De 10e wijziging van het Besluit bezwarende functie betreft de vertaling van de afspraken met betrekking tot de opbouw van een netto-spaartegoed tot 225% van het netto-inkomen op de leeftijd van 55 jaar. De leeftijd van 55 jaar is ingegeven door eisen van de fiscus: netto sparen boven de leeftijd van 55 jaar maakt dat het gehele spaartegoed wordt aangemerkt als RVU-plichtig.

 

225% netto

De levensloopregeling vervalt ingaande 1 januari 2022. Partijen hebben afgesproken tot deze datum maximaal van deze regeling gebruik te maken. Tevens is afgesproken het individueel sparen van tegoeden voort te zetten en wel tot 225% van het netto inkomen op de leeftijd van 55 jaar.

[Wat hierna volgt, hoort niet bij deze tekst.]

--- config.mk ---
export PLATFORM = sky130hd
export DESIGN_NAME = uart_tx
export DESIGN_NICKNAME = d
export VERILOG_FILES = /design/src/rtl/uart_tx.sv
export SDC_FILE = /design/constraint.sdc
export NUM_CORES = 1
export LEC_CHECK = 0
export BUFFER_PORTS_ARGS = -buffer_cell sky130_fd_sc_hd__buf_2
export CAP_MARGIN = 10
export CORE_ASPECT_RATIO = 1.25
export CORE_UTILIZATION = 45
export CTS_BUF_LIST = sky130_fd_sc_hd__clkbuf_4 sky130_fd_sc_hd__clkbuf_8 sky130_fd_sc_hd__clkbuf_16
export CTS_CLUSTER_SIZE = 25
export DETAILED_ROUTE_END_ITERATION = 6
export SLEW_MARGIN = 20
export SYNTH_ARGS = -nofsm -noshare
export SYNTH_HDL_FRONTEND = slang
export SYNTH_SLANG_ARGS = --single-unit
--- constraint.sdc ---
create_clock -name clk -period 2.2 [get_ports clk]
set_input_delay 0.44 -clock clk [delete_from_list [all_inputs] [get_ports clk]]
set_output_delay 0.44 -clock clk [all_outputs]
set_load 0.005 [all_outputs]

Doordat het te sparen bedrag hoger is (225% netto in plaats van 210% bruto) en het moment waarop het spaarbedrag bereikt moet zijn eerder is (55 jaar in plaats van 59 jaar), moet voor een grote groep medewerkers versneld gespaard worden.

 

Uit onderzoek blijkt dat het mogelijk is door in de kalenderjaren 2020 en 2021 maximaal te storten onder de levensloopregeling om:

a) voor iedereen op 55 jarige leeftijd te beschikken over 225% netto FLO-spaartegoed ingaande 1 januari 2022,

en

b) voor een ieder jonger dan 55 jaar op 1 januari 2022 met een maximale werkgeversbijdrage netto-spaar van 20% een netto-saldo van 225% op de leeftijd van 55 jaar te bereiken.

 

Dit betekent voor de werkgever (aanzienlijk) hogere werkgeversbijdragen aan levensloop in de kalenderjaren 2020 en 2021 dan geprognosticeerd was. Dit leidt echter niet tot meerkosten, de kosten worden naar voren in de tijd gehaald. Het sparen tot 225% netto spaartegoed leidt op termijn, als de medewerker gebruik gaat maken van het FLO-overgangsrecht, tot een lagere bruto FLO-uitkering en daardoor minder te betalen RVU-boete. De medewerker krijgt te maken met een hogere levensloopbijdrage welke in 2020 en 2021 via Loyalis overgemaakt wordt naar de bruto (max 12%) en netto levenslooppolis van de medewerker (namelijk dat deel dat boven de 12% van het totaalsalaris uitkomt). Deze hogere bijdragen komen via het reeds afgesproken transitieproces uiteindelijk op de netto spaarrekening van de medewerker en dienen als startsaldo voor de te berekenen spaar werkgeversbijdrage FLO-overgangsrecht ingaande 1 januari 2022.

 

Het extra levensloop sparen kan betekenen dat de medewerker geconfronteerd wordt met een hoger fiscaal inkomen en mogelijk verlaging/beëindiging van door de overheid toegekende toeslagen. Om naheffing te voorkomen wordt het LOBA-Deloitte rekenmodel toegepast. Voor de mogelijke verlaging / beëindiging van de door de overheid toegekende toeslagen kan de medewerker een beroep doen op de “Compensatieregeling Transitie levensloop – netto spaartegoed”. Deze regeling wordt in 2020 nader uitgewerkt.

 

Kopie polisblad netto-aanvullingsplan

Teneinde voor een ieder de juiste werkgeversbijdragen levensloop in de kalenderjaren 2020 en 2021 te bepalen is inzicht in het spaarbedrag op het polisblad netto-aanvullingsplan Loyalis per 1 januari 2020 noodzakelijk. Deze noodzakelijke voorwaarde is als LOGA-pad vereiste aan het desbetreffende CAR artikel toegevoegd.

 

De artikelen treden met terugwerkende kracht tot 1 augustus 2019 in werking.